::: Extracted material :::
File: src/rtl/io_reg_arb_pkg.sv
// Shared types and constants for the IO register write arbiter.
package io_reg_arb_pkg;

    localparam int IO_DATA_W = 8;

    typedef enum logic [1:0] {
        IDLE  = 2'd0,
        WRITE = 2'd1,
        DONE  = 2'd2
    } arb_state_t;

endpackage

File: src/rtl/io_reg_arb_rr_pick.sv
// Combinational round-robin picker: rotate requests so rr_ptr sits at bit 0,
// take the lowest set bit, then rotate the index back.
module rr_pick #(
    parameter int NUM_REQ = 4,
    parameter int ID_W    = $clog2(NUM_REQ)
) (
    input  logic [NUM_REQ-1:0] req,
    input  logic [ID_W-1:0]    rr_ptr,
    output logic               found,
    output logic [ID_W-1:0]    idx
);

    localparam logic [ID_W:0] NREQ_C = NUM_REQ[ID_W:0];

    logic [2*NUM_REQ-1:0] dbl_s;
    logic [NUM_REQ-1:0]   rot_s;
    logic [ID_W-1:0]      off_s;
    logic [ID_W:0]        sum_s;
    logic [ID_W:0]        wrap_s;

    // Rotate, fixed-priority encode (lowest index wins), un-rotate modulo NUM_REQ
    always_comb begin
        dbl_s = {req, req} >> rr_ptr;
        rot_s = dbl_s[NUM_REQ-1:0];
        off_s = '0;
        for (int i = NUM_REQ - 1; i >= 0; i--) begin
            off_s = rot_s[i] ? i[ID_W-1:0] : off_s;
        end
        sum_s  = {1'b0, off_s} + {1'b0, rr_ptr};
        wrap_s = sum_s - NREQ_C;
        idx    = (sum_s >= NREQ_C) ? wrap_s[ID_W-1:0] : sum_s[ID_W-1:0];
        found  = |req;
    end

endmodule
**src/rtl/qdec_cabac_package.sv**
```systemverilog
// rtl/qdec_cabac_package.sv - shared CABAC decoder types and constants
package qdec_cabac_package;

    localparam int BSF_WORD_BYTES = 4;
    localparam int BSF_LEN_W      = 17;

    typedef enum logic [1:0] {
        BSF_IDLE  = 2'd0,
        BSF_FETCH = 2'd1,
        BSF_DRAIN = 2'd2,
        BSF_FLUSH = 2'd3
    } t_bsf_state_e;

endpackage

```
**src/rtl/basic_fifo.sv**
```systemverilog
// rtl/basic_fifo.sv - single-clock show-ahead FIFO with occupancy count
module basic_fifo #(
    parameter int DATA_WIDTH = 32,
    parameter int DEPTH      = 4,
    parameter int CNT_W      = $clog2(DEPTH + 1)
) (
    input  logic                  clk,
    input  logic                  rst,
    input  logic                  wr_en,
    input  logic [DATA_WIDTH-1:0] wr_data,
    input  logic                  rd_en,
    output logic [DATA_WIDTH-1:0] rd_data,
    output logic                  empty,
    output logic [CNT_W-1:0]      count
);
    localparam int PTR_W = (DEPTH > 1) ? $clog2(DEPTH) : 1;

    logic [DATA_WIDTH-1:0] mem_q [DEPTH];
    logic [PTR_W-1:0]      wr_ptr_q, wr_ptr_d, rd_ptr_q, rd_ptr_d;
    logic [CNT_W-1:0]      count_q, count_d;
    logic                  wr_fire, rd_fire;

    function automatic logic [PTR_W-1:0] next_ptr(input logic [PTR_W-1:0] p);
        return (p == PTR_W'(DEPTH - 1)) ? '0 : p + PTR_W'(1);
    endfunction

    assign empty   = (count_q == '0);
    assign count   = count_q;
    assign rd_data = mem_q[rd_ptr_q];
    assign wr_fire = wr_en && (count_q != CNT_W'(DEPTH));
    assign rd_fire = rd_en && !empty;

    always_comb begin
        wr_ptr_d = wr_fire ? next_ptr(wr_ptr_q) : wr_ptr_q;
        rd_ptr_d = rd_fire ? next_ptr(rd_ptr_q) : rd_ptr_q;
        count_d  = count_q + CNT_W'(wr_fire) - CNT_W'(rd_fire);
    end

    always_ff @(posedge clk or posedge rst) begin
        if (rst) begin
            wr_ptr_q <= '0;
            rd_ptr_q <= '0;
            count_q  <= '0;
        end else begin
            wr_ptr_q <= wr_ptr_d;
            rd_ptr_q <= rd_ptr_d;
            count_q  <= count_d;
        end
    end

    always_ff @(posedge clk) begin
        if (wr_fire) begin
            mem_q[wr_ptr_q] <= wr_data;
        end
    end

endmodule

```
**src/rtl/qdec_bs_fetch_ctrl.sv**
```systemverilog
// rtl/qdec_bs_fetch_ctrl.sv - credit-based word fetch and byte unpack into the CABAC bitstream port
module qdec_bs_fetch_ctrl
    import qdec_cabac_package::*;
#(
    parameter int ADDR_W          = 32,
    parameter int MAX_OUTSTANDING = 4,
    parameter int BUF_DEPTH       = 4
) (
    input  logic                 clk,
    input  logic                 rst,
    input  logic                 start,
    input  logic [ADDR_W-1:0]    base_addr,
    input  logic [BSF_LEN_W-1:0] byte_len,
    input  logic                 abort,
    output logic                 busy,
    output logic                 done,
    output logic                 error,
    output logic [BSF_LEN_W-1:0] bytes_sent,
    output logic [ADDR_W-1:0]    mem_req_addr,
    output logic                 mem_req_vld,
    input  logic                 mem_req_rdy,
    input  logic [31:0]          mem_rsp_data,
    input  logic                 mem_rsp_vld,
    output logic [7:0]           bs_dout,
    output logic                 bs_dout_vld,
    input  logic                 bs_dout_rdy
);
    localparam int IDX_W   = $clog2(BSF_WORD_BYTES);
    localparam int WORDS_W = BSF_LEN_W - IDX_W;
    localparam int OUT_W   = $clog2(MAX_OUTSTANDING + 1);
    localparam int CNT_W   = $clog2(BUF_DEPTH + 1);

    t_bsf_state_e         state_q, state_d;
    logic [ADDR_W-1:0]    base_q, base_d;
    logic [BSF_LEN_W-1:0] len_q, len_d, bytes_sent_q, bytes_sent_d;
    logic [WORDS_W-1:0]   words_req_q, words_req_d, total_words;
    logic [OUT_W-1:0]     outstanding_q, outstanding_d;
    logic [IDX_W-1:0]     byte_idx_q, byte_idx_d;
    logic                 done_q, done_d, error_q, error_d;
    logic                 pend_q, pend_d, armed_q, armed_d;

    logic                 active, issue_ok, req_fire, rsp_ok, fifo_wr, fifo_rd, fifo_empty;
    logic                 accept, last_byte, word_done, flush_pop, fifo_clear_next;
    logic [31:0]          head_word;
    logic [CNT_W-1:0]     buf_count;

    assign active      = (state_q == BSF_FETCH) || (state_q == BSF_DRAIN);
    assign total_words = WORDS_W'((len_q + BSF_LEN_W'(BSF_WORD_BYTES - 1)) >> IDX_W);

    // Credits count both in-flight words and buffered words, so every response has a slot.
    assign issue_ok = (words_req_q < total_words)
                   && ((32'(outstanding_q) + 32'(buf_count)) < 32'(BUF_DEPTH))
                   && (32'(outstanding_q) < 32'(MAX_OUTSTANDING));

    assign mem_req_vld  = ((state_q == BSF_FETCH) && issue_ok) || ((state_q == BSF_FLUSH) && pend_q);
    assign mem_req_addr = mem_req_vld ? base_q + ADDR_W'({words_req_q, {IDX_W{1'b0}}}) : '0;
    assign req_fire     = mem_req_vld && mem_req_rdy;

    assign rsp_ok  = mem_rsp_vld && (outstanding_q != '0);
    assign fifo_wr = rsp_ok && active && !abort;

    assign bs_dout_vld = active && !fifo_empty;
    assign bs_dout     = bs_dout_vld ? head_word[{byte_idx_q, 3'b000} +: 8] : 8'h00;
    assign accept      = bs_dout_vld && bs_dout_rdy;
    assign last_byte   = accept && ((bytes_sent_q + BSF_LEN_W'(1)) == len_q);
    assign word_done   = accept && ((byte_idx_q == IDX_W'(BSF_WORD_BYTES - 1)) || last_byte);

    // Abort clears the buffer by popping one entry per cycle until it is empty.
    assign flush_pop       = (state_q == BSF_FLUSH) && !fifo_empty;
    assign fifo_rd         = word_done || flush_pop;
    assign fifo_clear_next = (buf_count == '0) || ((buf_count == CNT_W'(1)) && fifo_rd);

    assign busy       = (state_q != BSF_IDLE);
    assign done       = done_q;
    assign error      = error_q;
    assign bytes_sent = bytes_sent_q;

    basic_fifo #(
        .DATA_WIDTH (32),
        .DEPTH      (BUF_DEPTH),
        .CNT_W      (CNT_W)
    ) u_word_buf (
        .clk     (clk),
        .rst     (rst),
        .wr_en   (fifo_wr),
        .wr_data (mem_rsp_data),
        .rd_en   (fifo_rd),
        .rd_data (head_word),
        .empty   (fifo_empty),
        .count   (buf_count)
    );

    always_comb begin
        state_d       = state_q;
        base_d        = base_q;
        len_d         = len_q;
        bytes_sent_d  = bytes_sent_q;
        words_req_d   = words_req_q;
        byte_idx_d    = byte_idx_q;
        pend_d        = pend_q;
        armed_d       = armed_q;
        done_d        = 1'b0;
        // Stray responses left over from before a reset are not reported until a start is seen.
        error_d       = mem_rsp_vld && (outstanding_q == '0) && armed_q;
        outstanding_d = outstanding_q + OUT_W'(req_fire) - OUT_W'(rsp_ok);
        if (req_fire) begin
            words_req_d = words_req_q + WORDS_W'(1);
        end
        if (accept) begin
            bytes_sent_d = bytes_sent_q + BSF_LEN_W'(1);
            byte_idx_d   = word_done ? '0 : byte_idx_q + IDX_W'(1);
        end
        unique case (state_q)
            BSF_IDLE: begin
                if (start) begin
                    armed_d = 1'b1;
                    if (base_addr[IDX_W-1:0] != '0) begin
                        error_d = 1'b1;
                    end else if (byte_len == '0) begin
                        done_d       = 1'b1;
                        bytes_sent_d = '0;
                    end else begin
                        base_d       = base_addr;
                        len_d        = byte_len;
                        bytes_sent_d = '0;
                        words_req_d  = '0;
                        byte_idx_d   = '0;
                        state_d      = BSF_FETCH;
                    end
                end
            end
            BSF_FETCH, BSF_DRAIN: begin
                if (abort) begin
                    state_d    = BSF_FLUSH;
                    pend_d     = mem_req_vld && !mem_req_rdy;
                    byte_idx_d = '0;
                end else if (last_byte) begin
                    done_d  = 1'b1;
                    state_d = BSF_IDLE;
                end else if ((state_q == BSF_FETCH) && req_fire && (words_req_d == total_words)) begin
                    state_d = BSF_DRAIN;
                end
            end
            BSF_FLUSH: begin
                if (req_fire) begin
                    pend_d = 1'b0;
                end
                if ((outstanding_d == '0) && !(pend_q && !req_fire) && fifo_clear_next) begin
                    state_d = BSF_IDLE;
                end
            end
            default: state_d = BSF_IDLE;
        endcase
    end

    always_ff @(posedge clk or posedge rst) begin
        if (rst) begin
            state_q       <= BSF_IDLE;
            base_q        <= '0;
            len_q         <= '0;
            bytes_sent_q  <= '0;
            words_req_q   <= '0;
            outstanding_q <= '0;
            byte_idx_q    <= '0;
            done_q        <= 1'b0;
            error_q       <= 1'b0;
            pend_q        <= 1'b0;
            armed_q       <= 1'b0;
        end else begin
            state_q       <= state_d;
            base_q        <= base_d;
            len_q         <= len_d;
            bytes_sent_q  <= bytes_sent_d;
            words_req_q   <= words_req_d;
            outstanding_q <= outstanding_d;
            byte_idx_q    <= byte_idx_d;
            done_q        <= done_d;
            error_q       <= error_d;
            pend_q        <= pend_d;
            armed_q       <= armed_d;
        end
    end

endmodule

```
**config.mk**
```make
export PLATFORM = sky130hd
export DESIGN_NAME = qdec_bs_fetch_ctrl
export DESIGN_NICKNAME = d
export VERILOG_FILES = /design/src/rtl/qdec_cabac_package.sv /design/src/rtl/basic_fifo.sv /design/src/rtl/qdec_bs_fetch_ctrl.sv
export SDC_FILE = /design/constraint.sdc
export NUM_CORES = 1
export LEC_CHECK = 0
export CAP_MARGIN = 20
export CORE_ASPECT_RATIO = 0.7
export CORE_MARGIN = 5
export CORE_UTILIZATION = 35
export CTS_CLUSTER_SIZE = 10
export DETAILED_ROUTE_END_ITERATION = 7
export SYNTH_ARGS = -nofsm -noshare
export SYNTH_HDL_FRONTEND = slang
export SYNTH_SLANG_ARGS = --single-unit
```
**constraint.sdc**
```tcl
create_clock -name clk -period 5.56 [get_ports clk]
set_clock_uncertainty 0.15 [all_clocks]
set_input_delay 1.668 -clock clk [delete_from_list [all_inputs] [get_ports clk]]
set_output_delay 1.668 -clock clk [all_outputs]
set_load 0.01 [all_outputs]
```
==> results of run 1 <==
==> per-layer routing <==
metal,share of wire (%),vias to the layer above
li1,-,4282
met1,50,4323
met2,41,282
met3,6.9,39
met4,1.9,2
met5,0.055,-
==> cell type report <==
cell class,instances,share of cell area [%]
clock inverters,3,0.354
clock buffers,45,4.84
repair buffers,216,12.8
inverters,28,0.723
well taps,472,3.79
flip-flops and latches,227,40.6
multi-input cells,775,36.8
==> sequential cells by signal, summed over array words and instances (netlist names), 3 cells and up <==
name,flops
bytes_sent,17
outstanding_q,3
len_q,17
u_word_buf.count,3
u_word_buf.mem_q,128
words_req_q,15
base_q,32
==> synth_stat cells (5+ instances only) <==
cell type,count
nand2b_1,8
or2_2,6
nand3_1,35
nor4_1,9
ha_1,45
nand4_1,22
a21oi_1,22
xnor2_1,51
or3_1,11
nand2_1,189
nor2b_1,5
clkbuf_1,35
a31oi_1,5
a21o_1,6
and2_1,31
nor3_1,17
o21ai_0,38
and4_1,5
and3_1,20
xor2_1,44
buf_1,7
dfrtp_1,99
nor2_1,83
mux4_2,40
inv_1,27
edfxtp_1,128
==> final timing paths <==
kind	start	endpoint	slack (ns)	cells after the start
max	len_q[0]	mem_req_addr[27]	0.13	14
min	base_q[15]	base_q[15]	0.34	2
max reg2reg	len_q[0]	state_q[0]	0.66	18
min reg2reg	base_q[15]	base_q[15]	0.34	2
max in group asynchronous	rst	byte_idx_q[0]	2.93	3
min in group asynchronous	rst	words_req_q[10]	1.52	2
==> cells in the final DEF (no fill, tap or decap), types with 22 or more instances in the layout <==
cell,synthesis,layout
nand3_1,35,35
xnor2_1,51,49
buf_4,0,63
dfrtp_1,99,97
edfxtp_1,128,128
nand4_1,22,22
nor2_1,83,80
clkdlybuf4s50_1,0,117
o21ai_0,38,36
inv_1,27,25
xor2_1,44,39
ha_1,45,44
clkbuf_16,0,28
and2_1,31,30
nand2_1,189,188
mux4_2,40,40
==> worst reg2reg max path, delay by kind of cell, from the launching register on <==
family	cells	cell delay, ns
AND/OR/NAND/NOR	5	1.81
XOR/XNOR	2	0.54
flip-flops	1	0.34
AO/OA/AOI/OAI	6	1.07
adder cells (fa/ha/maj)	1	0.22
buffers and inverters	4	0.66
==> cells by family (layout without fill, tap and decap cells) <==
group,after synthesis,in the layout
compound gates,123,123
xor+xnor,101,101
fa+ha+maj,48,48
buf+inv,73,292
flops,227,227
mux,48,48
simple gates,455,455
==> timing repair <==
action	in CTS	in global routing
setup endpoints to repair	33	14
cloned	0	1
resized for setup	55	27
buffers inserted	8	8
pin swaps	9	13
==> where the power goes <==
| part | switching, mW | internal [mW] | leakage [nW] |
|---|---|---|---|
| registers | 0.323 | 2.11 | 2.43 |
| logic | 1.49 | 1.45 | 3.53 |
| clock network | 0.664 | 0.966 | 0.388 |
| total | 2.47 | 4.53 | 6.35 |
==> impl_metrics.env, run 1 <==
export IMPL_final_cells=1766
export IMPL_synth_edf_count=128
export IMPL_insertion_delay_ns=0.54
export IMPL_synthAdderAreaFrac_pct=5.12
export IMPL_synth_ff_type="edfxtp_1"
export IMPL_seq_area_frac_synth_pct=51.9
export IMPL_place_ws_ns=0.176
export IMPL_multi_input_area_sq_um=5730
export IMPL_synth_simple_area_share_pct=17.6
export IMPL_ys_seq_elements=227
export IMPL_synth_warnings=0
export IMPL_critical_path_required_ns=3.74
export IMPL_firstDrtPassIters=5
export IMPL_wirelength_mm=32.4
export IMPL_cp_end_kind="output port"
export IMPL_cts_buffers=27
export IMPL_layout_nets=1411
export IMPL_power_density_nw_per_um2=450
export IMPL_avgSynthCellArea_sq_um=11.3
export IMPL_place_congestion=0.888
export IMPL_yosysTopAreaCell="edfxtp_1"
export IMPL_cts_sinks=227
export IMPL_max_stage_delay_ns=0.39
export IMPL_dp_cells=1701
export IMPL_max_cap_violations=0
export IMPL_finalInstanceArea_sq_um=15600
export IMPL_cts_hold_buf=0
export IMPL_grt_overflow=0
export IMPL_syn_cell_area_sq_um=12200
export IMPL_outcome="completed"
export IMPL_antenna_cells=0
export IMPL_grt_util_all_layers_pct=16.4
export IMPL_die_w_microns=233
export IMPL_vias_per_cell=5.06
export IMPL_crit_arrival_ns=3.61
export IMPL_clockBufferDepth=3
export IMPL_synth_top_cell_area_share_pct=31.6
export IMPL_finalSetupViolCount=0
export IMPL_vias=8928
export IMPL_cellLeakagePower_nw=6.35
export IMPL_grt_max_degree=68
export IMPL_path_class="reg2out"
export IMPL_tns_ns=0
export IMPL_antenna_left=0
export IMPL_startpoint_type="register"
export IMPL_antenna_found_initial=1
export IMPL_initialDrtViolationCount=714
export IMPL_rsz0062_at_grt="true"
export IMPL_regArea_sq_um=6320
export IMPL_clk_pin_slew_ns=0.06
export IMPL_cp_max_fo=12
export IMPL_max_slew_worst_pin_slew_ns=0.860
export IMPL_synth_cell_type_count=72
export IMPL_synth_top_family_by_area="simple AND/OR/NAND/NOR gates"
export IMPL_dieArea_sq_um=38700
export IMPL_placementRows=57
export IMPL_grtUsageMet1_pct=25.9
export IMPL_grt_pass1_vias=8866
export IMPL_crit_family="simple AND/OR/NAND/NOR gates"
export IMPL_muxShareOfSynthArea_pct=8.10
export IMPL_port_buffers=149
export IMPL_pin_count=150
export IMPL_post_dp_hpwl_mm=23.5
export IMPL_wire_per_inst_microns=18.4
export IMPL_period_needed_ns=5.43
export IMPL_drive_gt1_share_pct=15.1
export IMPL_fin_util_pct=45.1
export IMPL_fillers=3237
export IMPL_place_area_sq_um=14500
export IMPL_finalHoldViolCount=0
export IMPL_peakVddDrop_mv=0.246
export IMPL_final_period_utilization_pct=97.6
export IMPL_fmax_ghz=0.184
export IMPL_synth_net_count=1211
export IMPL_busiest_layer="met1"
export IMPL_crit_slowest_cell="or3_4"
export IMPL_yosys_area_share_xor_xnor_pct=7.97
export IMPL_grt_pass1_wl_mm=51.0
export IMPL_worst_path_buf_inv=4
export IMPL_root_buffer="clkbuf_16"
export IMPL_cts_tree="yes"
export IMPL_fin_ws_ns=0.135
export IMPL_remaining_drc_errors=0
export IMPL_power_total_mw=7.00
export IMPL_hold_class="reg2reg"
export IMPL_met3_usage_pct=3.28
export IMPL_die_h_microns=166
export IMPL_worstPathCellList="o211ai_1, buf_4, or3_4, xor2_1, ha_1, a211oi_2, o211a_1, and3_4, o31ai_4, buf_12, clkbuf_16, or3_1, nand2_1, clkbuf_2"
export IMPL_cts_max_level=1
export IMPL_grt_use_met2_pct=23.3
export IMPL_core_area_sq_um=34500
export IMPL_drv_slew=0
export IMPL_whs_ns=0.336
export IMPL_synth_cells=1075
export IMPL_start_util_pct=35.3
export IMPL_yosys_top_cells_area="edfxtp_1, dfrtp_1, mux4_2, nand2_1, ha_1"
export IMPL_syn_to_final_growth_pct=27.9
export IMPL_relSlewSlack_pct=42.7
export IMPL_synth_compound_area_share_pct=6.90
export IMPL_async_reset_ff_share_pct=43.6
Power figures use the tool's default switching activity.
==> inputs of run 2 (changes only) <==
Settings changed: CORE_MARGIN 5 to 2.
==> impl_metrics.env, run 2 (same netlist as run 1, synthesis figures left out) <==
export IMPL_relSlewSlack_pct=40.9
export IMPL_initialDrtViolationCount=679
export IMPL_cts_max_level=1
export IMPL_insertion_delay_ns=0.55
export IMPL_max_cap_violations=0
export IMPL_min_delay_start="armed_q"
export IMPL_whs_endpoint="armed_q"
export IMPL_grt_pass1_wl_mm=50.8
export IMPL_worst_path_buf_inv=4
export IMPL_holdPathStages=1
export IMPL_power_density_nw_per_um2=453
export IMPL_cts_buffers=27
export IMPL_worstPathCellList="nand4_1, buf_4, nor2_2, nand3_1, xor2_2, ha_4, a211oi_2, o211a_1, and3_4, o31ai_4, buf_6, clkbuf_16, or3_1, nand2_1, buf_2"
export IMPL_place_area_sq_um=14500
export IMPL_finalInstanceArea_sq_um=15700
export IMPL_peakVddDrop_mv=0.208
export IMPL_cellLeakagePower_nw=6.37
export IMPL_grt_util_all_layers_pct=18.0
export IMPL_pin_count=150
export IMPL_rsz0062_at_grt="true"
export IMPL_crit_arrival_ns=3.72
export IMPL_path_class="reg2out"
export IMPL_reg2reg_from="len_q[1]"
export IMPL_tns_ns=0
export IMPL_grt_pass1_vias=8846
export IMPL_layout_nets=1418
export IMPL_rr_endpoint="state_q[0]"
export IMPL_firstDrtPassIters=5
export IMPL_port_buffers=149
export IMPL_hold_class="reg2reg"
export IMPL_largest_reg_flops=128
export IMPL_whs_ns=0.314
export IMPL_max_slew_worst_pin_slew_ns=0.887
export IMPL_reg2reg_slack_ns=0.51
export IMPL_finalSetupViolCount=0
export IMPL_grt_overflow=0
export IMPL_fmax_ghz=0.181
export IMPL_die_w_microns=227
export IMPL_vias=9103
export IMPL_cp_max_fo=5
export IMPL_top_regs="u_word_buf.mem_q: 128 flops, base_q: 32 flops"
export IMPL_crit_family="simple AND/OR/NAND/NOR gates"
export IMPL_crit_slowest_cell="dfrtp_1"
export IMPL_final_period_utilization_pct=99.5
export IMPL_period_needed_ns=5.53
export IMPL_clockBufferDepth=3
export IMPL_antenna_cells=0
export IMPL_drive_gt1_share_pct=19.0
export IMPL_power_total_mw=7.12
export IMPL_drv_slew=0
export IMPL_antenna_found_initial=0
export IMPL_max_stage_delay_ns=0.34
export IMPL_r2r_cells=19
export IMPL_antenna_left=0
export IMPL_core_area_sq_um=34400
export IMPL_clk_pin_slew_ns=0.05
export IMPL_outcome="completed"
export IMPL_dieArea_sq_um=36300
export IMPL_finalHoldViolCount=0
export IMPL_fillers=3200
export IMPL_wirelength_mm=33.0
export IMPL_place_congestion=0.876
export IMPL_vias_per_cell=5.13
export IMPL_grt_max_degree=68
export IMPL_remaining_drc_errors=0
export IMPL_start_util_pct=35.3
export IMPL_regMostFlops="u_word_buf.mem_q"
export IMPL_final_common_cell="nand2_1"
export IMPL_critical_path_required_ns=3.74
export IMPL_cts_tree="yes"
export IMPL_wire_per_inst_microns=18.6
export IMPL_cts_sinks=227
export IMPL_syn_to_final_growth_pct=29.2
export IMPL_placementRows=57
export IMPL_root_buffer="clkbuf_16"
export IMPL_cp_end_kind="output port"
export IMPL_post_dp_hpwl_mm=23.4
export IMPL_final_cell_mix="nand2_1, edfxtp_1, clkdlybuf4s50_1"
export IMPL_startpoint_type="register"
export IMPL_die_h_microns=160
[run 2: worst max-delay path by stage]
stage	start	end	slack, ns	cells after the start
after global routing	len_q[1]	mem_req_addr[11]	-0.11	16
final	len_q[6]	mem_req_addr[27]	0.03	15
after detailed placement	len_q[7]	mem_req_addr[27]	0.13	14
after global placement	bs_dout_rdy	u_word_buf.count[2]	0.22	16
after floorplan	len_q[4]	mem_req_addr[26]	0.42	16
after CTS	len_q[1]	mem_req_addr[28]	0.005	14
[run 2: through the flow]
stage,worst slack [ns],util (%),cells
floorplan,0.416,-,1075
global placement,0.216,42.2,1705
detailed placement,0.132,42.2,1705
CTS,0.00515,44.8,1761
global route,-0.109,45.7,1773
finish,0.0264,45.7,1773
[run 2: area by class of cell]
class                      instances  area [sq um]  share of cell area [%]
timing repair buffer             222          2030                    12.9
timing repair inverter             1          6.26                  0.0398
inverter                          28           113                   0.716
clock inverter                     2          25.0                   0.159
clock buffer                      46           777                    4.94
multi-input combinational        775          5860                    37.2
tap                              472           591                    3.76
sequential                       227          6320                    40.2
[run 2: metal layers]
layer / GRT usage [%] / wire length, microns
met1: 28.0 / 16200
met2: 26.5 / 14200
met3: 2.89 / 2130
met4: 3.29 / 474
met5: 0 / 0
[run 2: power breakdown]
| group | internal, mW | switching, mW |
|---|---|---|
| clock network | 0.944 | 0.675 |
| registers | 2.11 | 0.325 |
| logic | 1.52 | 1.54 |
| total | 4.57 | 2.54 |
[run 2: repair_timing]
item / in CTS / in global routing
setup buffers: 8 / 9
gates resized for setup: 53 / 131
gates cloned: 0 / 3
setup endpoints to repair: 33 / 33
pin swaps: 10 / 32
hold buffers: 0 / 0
:::
Work request:
Produce an exact repeat of the lines from the one containing "mW | switching, mW |" through the last line of the data, and nothing more.

Reply:
| group | internal, mW | switching, mW |
|---|---|---|
| clock network | 0.944 | 0.675 |
| registers | 2.11 | 0.325 |
| logic | 1.52 | 1.54 |
| total | 4.57 | 2.54 |
[run 2: repair_timing]
item / in CTS / in global routing
setup buffers: 8 / 9
gates resized for setup: 53 / 131
gates cloned: 0 / 3
setup endpoints to repair: 33 / 33
pin swaps: 10 / 32
hold buffers: 0 / 0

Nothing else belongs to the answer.